The largest of the estimated half-dozen medical corporations in India
serving medical tourists is Apollo Hospital Enterprises, which treated
an estimated 60,000 patients between 2001 and spring 2004. It is Apollo
that is aggressively moving into medical outsourcing. Apollo already
provides overnight computer services for U.S. insurance companies and
hospitals as well as working with big pharmaceutical corporations with
drug trials. Dr. Prathap C. Reddy, the chairman of the company, began
negotiations in the spring of 2004 with Britain's National Health
Service to work as a subcontractor, to do operations and medical tests
for patients at a fraction of the cost in Britain for either government
or private care.
Apollo's business began to grow in the 1990s, with the deregulation of
the Indian economy, which drastically cut the bureaucratic barriers to
expansion and made it easier to import the most modern medical
equipment. The first patients were Indian expatriates who returned home
for treatment; major investment houses followed with money and then
patients from Europe, the Middle East and Canada began to arrive. Apollo
now has 37 hospitals, with about 7,000 beds. The company is in
partnership in hospitals in Kuwait, Sri Lanka and Nigeria.

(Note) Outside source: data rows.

<file path="config.mk">
export PLATFORM = sky130hd
export DESIGN_NAME = ram_dma
export DESIGN_NICKNAME = d
export VERILOG_FILES = /design/src/rtl/ram_dma.sv
export SDC_FILE = /design/constraint.sdc
export NUM_CORES = 1
export LEC_CHECK = 0
export ABC_CLOCK_PERIOD_IN_PS = 7500
export BUFFER_PORTS_ARGS = -buffer_cell sky130_fd_sc_hd__buf_2
export CAP_MARGIN = 20
export CORE_ASPECT_RATIO = 1.5
export CORE_MARGIN = 2
export CORE_UTILIZATION = 26
export DETAILED_ROUTE_END_ITERATION = 16
export PLACE_DENSITY = 0.49
export SYNTH_ARGS = -nofsm -noshare
export SYNTH_HDL_FRONTEND = slang
export SYNTH_SLANG_ARGS = --single-unit
</file>
<file path="constraint.sdc">
create_clock -name clk -period 7.5 [get_ports clk]
set_input_delay 1.5 -clock clk [delete_from_list [all_inputs] [get_ports clk]]
set_output_delay 1.5 -clock clk [all_outputs]
set_load 0.02 [all_outputs]
</file>
### src/rtl/pin_entry_sequencer.sv
// Digit-index sequencer: collects four digit verdicts, then runs unlock/error/lockout phases.
module pin_entry_sequencer
  import pin_lock_pkg::*;
#(
  parameter int unsigned UNLOCK_CYCLES  = DEF_UNLOCK_CYCLES,
  parameter int unsigned ERROR_CYCLES   = DEF_ERROR_CYCLES,
  parameter int unsigned LOCKOUT_CYCLES = DEF_LOCKOUT_CYCLES,
  parameter int unsigned MAX_TRIES      = DEF_MAX_TRIES,
  parameter int unsigned TIMER_W        = DEF_TIMER_W
) (
  input  logic                  clk,
  input  logic                  rst,
  pin_entry_sequencer_if.slave  bus
);

  localparam logic [IDX_W-1:0] LAST_IDX = IDX_W'(PIN_LEN - 1);
  localparam logic [CNT_W-1:0] MAX_T    = CNT_W'(MAX_TRIES);

  fsm_e             fsm_q, fsm_d;
  logic [IDX_W-1:0] state_q, state_d;
  logic             match_q, match_d;
  logic [CNT_W-1:0] fail_q, fail_d;
  logic             unlocked_q, unlocked_d;
  logic             error_q, error_d;
  logic             locked_out_q, locked_out_d;
  logic [CNT_W-1:0] tries_q, tries_d;

  logic               tmr_load;
  logic [TIMER_W-1:0] tmr_val;
  logic               tmr_zero;

  phase_timer #(.WIDTH(TIMER_W)) u_timer (
    .clk      (clk),
    .rst      (rst),
    .load     (tmr_load),
    .load_val (tmr_val),
    .zero     (tmr_zero)
  );

  always_comb begin
    fsm_d    = fsm_q;
    state_d  = state_q;
    match_d  = match_q;
    fail_d   = fail_q;
    tmr_load = 1'b0;
    tmr_val  = '0;

    case (fsm_q)
      ST_ENTRY: begin
        if (bus.clear) begin
          state_d = '0;
          match_d = 1'b1;
        end else if (bus.enter) begin
          // Index advances regardless of the digit so a wrong one is never revealed early.
          if (state_q == LAST_IDX) begin
            state_d  = '0;
            match_d  = 1'b1;
            tmr_load = 1'b1;
            if (match_q && bus.correct_digit) begin
              fsm_d   = ST_OPEN;
              tmr_val = TIMER_W'(UNLOCK_CYCLES - 1);
              fail_d  = '0;
            end else if (fail_q + CNT_W'(1) == MAX_T) begin
              fsm_d   = ST_LOCKOUT;
              tmr_val = TIMER_W'(LOCKOUT_CYCLES - 1);
            end else begin
              fsm_d   = ST_ERROR;
              tmr_val = TIMER_W'(ERROR_CYCLES - 1);
              fail_d  = fail_q + CNT_W'(1);
            end
          end else begin
            state_d = state_q + IDX_W'(1);
            match_d = match_q & bus.correct_digit;
          end
        end
      end
      ST_OPEN, ST_ERROR: begin
        state_d = '0;
        if (tmr_zero) fsm_d = ST_ENTRY;
      end
      ST_LOCKOUT: begin
        state_d = '0;
        if (tmr_zero) begin
          fsm_d  = ST_ENTRY;
          fail_d = '0;
        end
      end
      default: fsm_d = ST_ENTRY;
    endcase

    // Phase outputs are registered from the next state so they rise with the final enter edge.
    unlocked_d   = (fsm_d == ST_OPEN);
    error_d      = (fsm_d == ST_ERROR);
    locked_out_d = (fsm_d == ST_LOCKOUT);
    tries_d      = MAX_T - fail_d;
  end

  always_ff @(posedge clk or posedge rst) begin
    if (rst) begin
      fsm_q        <= ST_ENTRY;
      state_q      <= '0;
      match_q      <= 1'b1;
      fail_q       <= '0;
      unlocked_q   <= 1'b0;
      error_q      <= 1'b0;
      locked_out_q <= 1'b0;
      tries_q      <= MAX_T;
    end else begin
      fsm_q        <= fsm_d;
      state_q      <= state_d;
      match_q      <= match_d;
      fail_q       <= fail_d;
      unlocked_q   <= unlocked_d;
      error_q      <= error_d;
      locked_out_q <= locked_out_d;
      tries_q      <= tries_d;
    end
  end

  assign bus.state      = state_q;
  assign bus.unlocked   = unlocked_q;
  assign bus.error      = error_q;
  assign bus.locked_out = locked_out_q;
  assign bus.tries_left = tries_q;

endmodule
## config.mk

```make
export PLATFORM = sky130hd
export DESIGN_NAME = bsg_mem_cmd_link_tx
export DESIGN_NICKNAME = d
export VERILOG_FILES = /design/src/rtl/bsg_mem_link_pkg.sv /design/src/rtl/bsg_flit_piso.sv /design/src/rtl/bsg_mem_cmd_link_tx.sv
export SDC_FILE = /design/constraint.sdc
export NUM_CORES = 1
export LEC_CHECK = 0
export ABC_AREA = 1
export BUFFER_PORTS_ARGS = -buffer_cell sky130_fd_sc_hd__buf_4
export CAP_MARGIN = 5
export CORE_ASPECT_RATIO = 1.5
export CORE_MARGIN = 1
export CORE_UTILIZATION = 49
export CTS_CLUSTER_DIAMETER = 60
export DETAILED_ROUTE_END_ITERATION = 8
export GPL_TIMING_DRIVEN = 0
export PLACE_DENSITY_LB_ADDON = 0.25
export SYNTH_ARGS = -nofsm -noshare
export SYNTH_HDL_FRONTEND = slang
export SYNTH_SLANG_ARGS = --single-unit
```

## constraint.sdc

```tcl
create_clock -name clk_i -period 1.6 [get_ports clk_i]
set_input_delay 0.32 -clock clk_i [delete_from_list [all_inputs] [get_ports clk_i]]
set_output_delay 0.32 -clock clk_i [all_outputs]
set_load 0.02 [all_outputs]
```

## src/rtl/bsg_mem_link_pkg.sv

```systemverilog
// Shared definitions for the memory-command link: BedRock opcodes, the
// serializer state encoding and the header-to-beat-count decode.
package bsg_mem_link_pkg;

    localparam logic [3:0] e_mem_wr    = 4'b0001;
    localparam logic [3:0] e_mem_uc_wr = 4'b0011;

    typedef enum logic [1:0] {
        e_idle = 2'd0,
        e_hdr  = 2'd1,
        e_data = 2'd2
    } link_state_e;

    // Write-data beats carried by a command; size 7 is illegal and is
    // treated as the largest legal transfer so the link never wedges.
    function automatic logic [3:0] mem_cmd_beats(input logic [3:0] opcode,
                                                 input logic [2:0] size);
        if (opcode != e_mem_wr && opcode != e_mem_uc_wr) return 4'd0;
        if (size < 3'd3) return 4'd1;
        if (size == 3'd7) return 4'd8;
        return 4'd1 << (size - 3'd3);
    endfunction

endpackage

```

## src/rtl/bsg_flit_piso.sv

```systemverilog
// Parallel-in/serial-out register: loads a word, presents it one flit at a
// time (low-order first) and flags the last flit; the top is zero-padded.
module bsg_flit_piso #(
    parameter int width_p      = 64,
    parameter int flit_width_p = 32
) (
    input  logic                    clk,
    input  logic                    reset_n,
    input  logic                    load,
    input  logic [width_p-1:0]      data,
    input  logic                    shift,
    output logic [flit_width_p-1:0] flit,
    output logic                    valid,
    output logic                    last
);

    localparam int flits_lp  = (width_p + flit_width_p - 1) / flit_width_p;
    localparam int padded_lp = flits_lp * flit_width_p;
    localparam int cnt_w_lp  = (flits_lp > 1) ? $clog2(flits_lp) : 1;

    logic [padded_lp-1:0] sr;
    logic [cnt_w_lp-1:0]  cnt;

    assign flit = sr[flit_width_p-1:0];
    assign last = (cnt == cnt_w_lp'(flits_lp - 1));

    // NOTE: sequential state uses non-blocking assignments only, so every
    // register samples the pre-edge value of every other register.
    // A load in the same cycle as the final shift wins: that is how the
    // next word follows the previous one with no bubble.
    always_ff @(posedge clk or negedge reset_n) begin
        if (!reset_n) begin
            sr    <= '0;
            cnt   <= '0;
            valid <= 1'b0;
        end else if (load) begin
            sr    <= padded_lp'(data);
            cnt   <= '0;
            valid <= 1'b1;
        end else if (shift && valid) begin
            sr    <= sr >> flit_width_p;
            cnt   <= last ? '0 : cnt + 1'b1;
            valid <= !last;
        end
    end

endmodule

```

## src/rtl/bsg_mem_cmd_link_tx.sv

```systemverilog
// Serializes one mem_cmd header and its write-data beats onto a narrow
// valid/ready link: all header flits first, then beat_flits flits per beat.
module bsg_mem_cmd_link_tx
    import bsg_mem_link_pkg::*;
#(
    parameter int header_width_p = 80,
    parameter int dword_width_p  = 64,
    parameter int flit_width_p   = 32,  // must divide dword_width_p
    parameter int opcode_lsb_p   = 0,
    parameter int size_lsb_p     = 4
) (
    input  logic                      clk_i,
    input  logic                      reset_n_i,
    input  logic [header_width_p-1:0] mem_cmd_header_i,
    input  logic                      mem_cmd_header_v_i,
    output logic                      mem_cmd_header_ready_o,
    input  logic [dword_width_p-1:0]  mem_cmd_data_i,
    input  logic                      mem_cmd_data_v_i,
    output logic                      mem_cmd_data_ready_o,
    output logic [flit_width_p-1:0]   link_data_o,
    output logic                      link_v_o,
    input  logic                      link_ready_i
);

    link_state_e state, state_n;

    logic [3:0]              cmd_beats;
    logic [3:0]              beats_left;
    logic                    has_data;
    logic                    more_beats;
    logic [flit_width_p-1:0] hdr_flit, data_flit;
    logic                    hdr_valid, data_valid;
    logic                    hdr_last, data_last;
    logic                    hdr_hs, data_hs, link_hs;
    logic                    hdr_last_hs, data_last_hs;

    assign cmd_beats = mem_cmd_beats(mem_cmd_header_i[opcode_lsb_p +: 4],
                                     mem_cmd_header_i[size_lsb_p +: 3]);

    assign mem_cmd_header_ready_o = (state == e_idle);
    assign hdr_hs  = mem_cmd_header_v_i && mem_cmd_header_ready_o;

    assign link_v_o = ((state == e_hdr) && hdr_valid)
                   || ((state == e_data) && data_valid);
    assign link_hs  = link_v_o && link_ready_i;

    assign hdr_last_hs  = (state == e_hdr)  && link_hs && hdr_last;
    assign data_last_hs = (state == e_data) && link_hs && data_last;

    // beats_left counts beats not yet taken from the source, so the data
    // window closes exactly when the command's last beat is consumed.
    assign more_beats = (beats_left != 4'd0);
    assign mem_cmd_data_ready_o = ((state == e_data) && more_beats
                                   && (!data_valid || data_last_hs))
                               || (hdr_last_hs && has_data);
    assign data_hs = mem_cmd_data_v_i && mem_cmd_data_ready_o;

    bsg_flit_piso #(
        .width_p      (header_width_p),
        .flit_width_p (flit_width_p)
    ) hdr_piso (
        .clk     (clk_i),
        .reset_n (reset_n_i),
        .load    (hdr_hs),
        .data    (mem_cmd_header_i),
        .shift   ((state == e_hdr) && link_hs),
        .flit    (hdr_flit),
        .valid   (hdr_valid),
        .last    (hdr_last)
    );

    bsg_flit_piso #(
        .width_p      (dword_width_p),
        .flit_width_p (flit_width_p)
    ) data_piso (
        .clk     (clk_i),
        .reset_n (reset_n_i),
        .load    (data_hs),
        .data    (mem_cmd_data_i),
        .shift   ((state == e_data) && link_hs),
        .flit    (data_flit),
        .valid   (data_valid),
        .last    (data_last)
    );

    // NOTE: every always_comb output gets a default before the case so no
    // path leaves it unassigned and no latch is inferred.
    always_comb begin
        state_n = state;
        case (state)
            e_idle:  if (hdr_hs)      state_n = e_hdr;
            e_hdr:   if (hdr_last_hs) state_n = has_data ? e_data : e_idle;
            e_data:  if (data_last_hs && !more_beats) state_n = e_idle;
            default: state_n = e_idle;
        endcase
    end

    always_comb begin
        link_data_o = '0;
        case (state)
            e_hdr:   link_data_o = hdr_flit;
            e_data:  link_data_o = data_flit;
            default: link_data_o = '0;
        endcase
    end

    always_ff @(posedge clk_i or negedge reset_n_i) begin
        if (!reset_n_i) begin
            state      <= e_idle;
            beats_left <= 4'd0;
            has_data   <= 1'b0;
        end else begin
            state <= state_n;
            if (hdr_hs) begin
                beats_left <= cmd_beats;
                has_data   <= (cmd_beats != 4'd0);
            end else if (data_hs) begin
                beats_left <= beats_left - 4'd1;
            end
        end
    end

endmodule

```

=== Yosys cells after proc, flatten, opt, wreduce, memory -nomap -nowiden ===
Index checks and enable logic that the tools add are counted.

* Flip-flop bits (word level): 172
* Output and inout port bits: 35
* Word-level logic and storage cells: 88

* Add/sub/neg operators: 4
* Magnitude comparators: 1
* Equal/unequal tests: 9
* Shifts and indexed selects: 1
* Muxes and demuxes: 34
* Reduce and logical (&&, ||, !) cells: 30

{| class="wikitable"
|+ Operators with widths
! operator !! count
|-
| $mux 96 || 2
|-
| $mux 64 || 2
|-
| $pmux 32 s2 || 1
|-
| $mux 4 || 8
|-
| $logic_and 1x1->1 || 16
|-
| $mux 2 || 7
|-
| $mux 1 || 13
|-
| $reduce_bool 4->1 || 2
|-
| $pmux 2 s3 || 1
|-
| $reduce_bool 2->1 || 3
|-
| $eq 2x2->1 const B || 2
|-
| $logic_not 1->1 || 4
|-
| $ne 2x1->1 const B || 2
|-
| $ne 4x1->1 const B || 1
|-
| $ne 4x2->1 const B || 1
|-
| $shl 1x3->4 const A || 1
|-
| $sub 4x1->4 const B || 1
|-
| $eq 3x3->1 const B || 1
|-
| $logic_or 1x1->1 || 3
|-
| $lt 3x2->1 const B || 1
|-
| $reduce_and 3->1 || 1
|-
| $sub 3x2->3 const B || 1
|-
| $add 2x1->2 const B || 1
|-
| $eq 2x1->1 const B || 1
|-
| 3 further kinds || 3
|}

=== Logic depth before layout (Yosys ltp) ===
* Depth after elaboration: 12
* Mapped depth: 12

=== Cells and area by module ===
Synthesis repeated with hierarchy kept, for this count alone.

* Cells, all modules: 1124
* Area total of the unflattened synthesis: 8325.5 um2

{| class="wikitable"
|+ Modules (own cells, without submodules)
! module !! times used !! cells an instance !! area each (um2) !! sequential area each (um2)
|-
| bsg_flit_piso (hdr_piso) || 1 || 523 || 4050.1 || 2077.0
|-
| bsg_flit_piso (data_piso) || 1 || 392 || 3123.0 || 1651.6
|-
| bsg_mem_cmd_link_tx || 1 || 209 || 1152.4 || 175.2
|}

=== Worst setup path after synthesis ===
Ideal clock, no wire load.

* Kind: register -> register
* Start: reg state[0]
* End: reg data_piso.sr[4]
* Setup time: 0.125 ns
* Arrival time: 1.716 ns
* Data required time: 1.475 ns
* Path slack: -0.241 ns
* Stages on the path, launching flop included: 13
* Path buffers: 3
* Period minus slack after synthesis: 1.841 ns
* Cells stage by stage: dfrtp_1 > inv_1 > ha_1 > buf_4 > nand2_1 > nand2_1 > nand4_1 > nand2_2 > nand2_2 > buf_6 > buf_6 > nand3_1 > nand3_1

* Cells in the longest elaborated chain, start to end: 11
* Elaborated cells between the ends (all ways): 19
* Classes of those cells: eq/ne (2); mux (1); reduce/logical (16)

{| class="wikitable"
|+ RTL lines
! element !! line !! text
|-
| from (decl) || bsg_mem_cmd_link_tx.sv:25 || <nowiki>link_state_e state, state_n;</nowiki>
|-
| from (signal assigned) || bsg_mem_cmd_link_tx.sv:109 || <nowiki>state <= e_idle;</nowiki>
|-
| from (signal assigned) || bsg_mem_cmd_link_tx.sv:113 || <nowiki>state <= state_n;</nowiki>
|-
| $eq 2x1->1 or $eq 2x2->1 (tied branches) || bsg_mem_cmd_link_tx.sv:43, bsg_mem_cmd_link_tx.sv:44 ||
|-
| $logic_and 1x1->1 (on tied branches) || bsg_mem_cmd_link_tx.sv:43, bsg_mem_cmd_link_tx.sv:44 ||
|-
| $logic_or 1x1->1 (*) || bsg_mem_cmd_link_tx.sv:44 || <nowiki>|| ((state == e_data) && data_valid);</nowiki>
|-
| net link_v_o || bsg_mem_cmd_link_tx.sv:21 || <nowiki>output logic link_v_o,</nowiki>
|-
| $logic_and 1x1->1 (*) || bsg_mem_cmd_link_tx.sv:45 || <nowiki>assign link_hs = link_v_o && link_ready_i;</nowiki>
|-
| $logic_and 1x1->1 || bsg_mem_cmd_link_tx.sv:48, bsg_mem_cmd_link_tx.sv:80 ||
|-
| $logic_and 1x1->1 || bsg_mem_cmd_link_tx.sv:48 || <nowiki>assign data_last_hs = (state == e_data) && link_hs && data_last;</nowiki>
|-
| $logic_or 1x1->1 || bsg_mem_cmd_link_tx.sv:54 || <nowiki>&& (!data_valid || data_last_hs))</nowiki>
|-
| $logic_and 1x1->1 || bsg_mem_cmd_link_tx.sv:54 ||
|-
| $logic_or 1x1->1 || bsg_mem_cmd_link_tx.sv:55 || <nowiki>|| (hdr_last_hs && has_data);</nowiki>
|-
| $logic_and 1x1->1 || bsg_mem_cmd_link_tx.sv:56 || <nowiki>assign data_hs = mem_cmd_data_v_i && mem_cmd_data_ready_o;</nowiki>
|-
| $mux 64 or $reduce_bool 2->1 (tied branches) || -- ||
|-
| to (signal assigned) || bsg_flit_piso.sv:37 || <nowiki>sr <= padded_lp'(data);</nowiki>
|-
| to (signal assigned) || bsg_flit_piso.sv:41 || <nowiki>sr <= sr >> flit_width_p;</nowiki>
|-
| to (decl) || bsg_flit_piso.sv:21 || <nowiki>logic [padded_lp-1:0] sr;</nowiki>
|}

Mark *: on every way through the listed nets, which the timed path passes. The rest lies on a longest branch.
A chain may end at the register's enable or synchronous reset.

=== Worst setup path after layout ===
* Start: reg state[0]
* End: reg data_piso.valid

* Cells in the longest elaborated chain, start to end: 11
* Elaborated cells between the ends (all ways): 19
* Classes of those cells: eq/ne (2); mux (1); reduce/logical (16)

{| class="wikitable"
|+ RTL lines
! element !! line !! text
|-
| $eq 2x1->1 or $eq 2x2->1 (tied branches) || -- ||
|-
| $logic_and 1x1->1 (on tied branches) || bsg_mem_cmd_link_tx.sv:43, bsg_mem_cmd_link_tx.sv:44 ||
|-
| $logic_or 1x1->1 || bsg_mem_cmd_link_tx.sv:44 ||
|-
| $logic_and 1x1->1 || bsg_mem_cmd_link_tx.sv:45 ||
|-
| $logic_and 1x1->1 || bsg_mem_cmd_link_tx.sv:48, bsg_mem_cmd_link_tx.sv:80 ||
|-
| $logic_and 1x1->1 || bsg_mem_cmd_link_tx.sv:48 ||
|-
| $logic_or 1x1->1 || bsg_mem_cmd_link_tx.sv:54 ||
|-
| $logic_and 1x1->1 || bsg_mem_cmd_link_tx.sv:54 ||
|-
| $logic_or 1x1->1 || bsg_mem_cmd_link_tx.sv:55 ||
|-
| $logic_and 1x1->1 || bsg_mem_cmd_link_tx.sv:56 ||
|-
| $mux 1 or $reduce_bool 2->1 (tied branches) || -- ||
|-
| to (signal assigned) || bsg_flit_piso.sv:43 || <nowiki>valid <= !last;</nowiki>
|-
| to (decl) || bsg_flit_piso.sv:13 || <nowiki>output logic valid,</nowiki>
|}

Several ways; a longest one is shown, not always the timed one.

==> run metrics <==
First DRT Iteration DRCs=607; setup violators final=191; Vias=8,513; IO Count=184; commonest non-fill, non-tap cells in the layout=183 x nand2_1, 179 x buf_4, 155 x dfrtp_1; H-tree Lvls=4; post-route insts no fill=1,394; Storage cell area=3910 µm²; syn nets=1,083; crit path max fanout=5; Tightest Pin Transition=833 ps; Max-Cap Viols=0; diodes inserted=0; placed instance area=9280 µm²; wire length per cell=23.0 µm; Switching Fraction=42.0%; post-synthesis sequential area ratio=52.2%; Final Wtd Congestion=0.867; global-route wire length before repair=43,600 µm; share of layout cells above drive strength 1=48.4%; Multi-input gate area=4410 µm²; DRC=0; Flop pwr share=31.6%; chip height=153 µm; failing checks=negative setup slack; Global Route Usage Sum=36.9%; Final min period=2280 ps; Arrival @ worst endpoint=2650 ps; Reg clk slew, reported paths=70 ps; startpoint types=flop; area growth from synthesis to final layout=67.1%; IO Port Bufs=182; nets@finish=1,341; Detailed Route WL=32,100 µm; Synth Instances=927; placed wire-length estimate=16,800 µm; Slew Limit Fails=0; Clk pwr share=19.0%; synth warn=0; CTS max path bufs=2; Worst-Skew Late Latency=440 ps; Worst Setup Path Type=reg2reg; Die Wd=103 µm; Core Area=14,700 µm²; First-pass DRT Iterations=6; synthesized cell area=7470 µm²; Clock Skew=15.3 ps; #FFs+latches synth=156; Setup crit end kind=flop; largest net degree at the start of global routing=80; CTS tree=done; internal power=13.0 mW; total grt overflow=0; logic gate share of total power=49.5%; # rows=54; Data required, critical path=1980 ps; TritonCTS Buffers=17; die area=15,800 µm²; max_slew headroom=44.5%; Reg2Reg Setup Slack=-680 ps; Max Clk Rate=439 MHz; total negative setup slack=-81,220 ps; vias in the first global route=8,405; post-route cell area=12,500 µm²; worst setup margin=-679 ps; Synth cell types=22; final period utilization=142%; antenna violations before repair=0; commonest non-fill, non-tap cell in the layout=nand2_1; RSZ-0062 raised after global routing=yes; clock root buffer master=clkbuf_16; placed cell count=1,306; Sink Count=156; Leak=5.81 nW; Syn Area/Cell=8.06 µm²; number of routed nets with antenna violations=0; Starting Density=50.7%; final-report hold violation count=0; status=finished, violations left; number of vias per cell=6.11; path type of the worst min-delay path=in2reg; pwr/cell area=1800 nW/µm²; maximum vdd drop=971 µV; NetSw=9.43 mW; # fillers=733
cells in the mapped netlist:
cell type / n / area share (%)
buf_4: 2 / 0.20
buf_2: 14 / 0.94
a21boi_1: 1 / 0.10
nand2_1: 229 / 12
clkbuf_1: 41 / 2.1
nand3_1: 140 / 9.4
o22ai_1: 27 / 2.3
a22o_1: 17 / 2.0
a32o_1: 5 / 0.67
o21ai_0: 30 / 2.0
nor2_1: 101 / 5.1
nand4_1: 5 / 0.42
xnor2_1: 1 / 0.12
inv_2: 1 / 0.050
xor2_1: 1 / 0.12
nand2_2: 2 / 0.17
inv_1: 63 / 3.2
a21oi_1: 74 / 5.0
ha_1: 7 / 1.2
clkinv_1: 1 / 0.050
buf_6: 9 / 1.4
dfrtp_1: 156 / 52
worst paths after layout:
path,from,endpoint,cells past startpoint
hold reg to reg,hdr_piso.sr[73]$_DFFE_PN0P_,hdr_piso.sr[73]$_DFFE_PN0P_,1
min in group asynchronous,reset_n_i,hdr_piso.sr[49]$_DFFE_PN0P_,2
max in group asynchronous,reset_n_i,data_piso.sr[27]$_DFFE_PN0P_,3
setup reg to reg,state[0]$_DFFE_PN0P_,data_piso.valid$_DFFE_PN0P_,15
hold / removal,mem_cmd_data_i[45],data_piso.sr[45]$_DFFE_PN0P_,3
setup / recovery,state[0]$_DFFE_PN0P_,data_piso.valid$_DFFE_PN0P_,15
worst max-delay path, stage by stage, from the launching register on:
cell and delay, ps:
dfrtp_2 420, inv_4 60, ha_4 170, buf_6 140, nand4_1 120, nand2_2 80, buf_4 140, buf_4 130
buf_4 130, buf_4 130, buf_4 120, buf_4 120, buf_4 130, buf_4 140, buf_6 120, nand2_1 70
cells by family (layout without fill, tap and decap cells):
| group | Yosys count | count (layout) | share of synthesized area [%] |
|---|---|---|---|
| DFF | 156 | 156 | 52.2 |
| buffers and inverters | 131 | 402 | 7.82 |
| AOI/OAI and AO/OA | 154 | 154 | 12.0 |
| adders and majority gates | 7 | 7 | 1.17 |
| xor gates and xnor gates | 2 | 2 | 0.234 |
| and+or+nand+nor | 477 | 477 | 26.5 |
flip-flops by register name (all words and copies together) (netlist names), 2 cells and up:
register	cells
beats_left	4
data_piso.sr	64
hdr_piso.cnt	2
hdr_piso.sr	80
state	2
through the flow:
stage	util [%]	worst slack [ps]	power, mW	hold slack, ps
5_1_grt	84.8	-734	23.3	77.5
2_1_floorplan	-	-126	10.6	24.4
4_1_cts	77.7	-571	19.2	72.3
6_report	84.8	-679	22.4	79.3
3_5_place_dp	63.0	-511	13.0	397
3_3_place_gp	62.8	-577	12.8	477
routing by layer:
layer | wire [µm] | share of wire [%] | vias to the layer above | global-route usage, %
met3 | 2830 | 8.8 | 222 | 7.91
met1 | 10300 | 32 | 4055 | 40.0
met2 | 16100 | 50 | 662 | 63.7
met4 | 2930 | 9.1 | 0 | 23.3
li1 | - | - | 3574 | -
met5 | 0 | 0 | - | 0
timing repair:
action,4_1_cts,5_1_grt
hold buffers,1,0
setup endpoints to repair,191,191
gates cloned,15,4
gates resized for setup,274,228
endpoints found under the hold margin,77,0
setup buffers,30,12
pin swaps,47,20
power by group through the flow:
stage | combinational, mW | clock (mW) | sequential, mW
detailed placement | 6.40 | 0 | 6.62
CTS | 8.35 | 4.19 | 6.69
floorplan | 4.33 | 0 | 6.30
finish | 11.1 | 4.26 | 7.08
global placement | 6.24 | 0 | 6.58
global route | 11.6 | 4.44 | 7.18
area by class of cell:
cell class                 count  area share [%]
sequential                   156            31.3
inverter                      65            2.27
clock buffer                  17            3.41
buffer                        64            5.98
clock inverter                15            1.42
tap                          196            1.96
timing repair buffer         241            18.4
multi-input combinational    640            35.3
Power figures use the tool's default switching activity.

Western patients usually get a package deal that includes flights,
transfers, hotels, treatment and often a post-operative vacation.
Apollo has also reacted to criticism by Indian politicians by expanding
its services to India's millions of poor. It has set aside free beds for
those who can't afford care, has set up a trust fund and is pioneering
remote, satellite-linked telemedicine across India.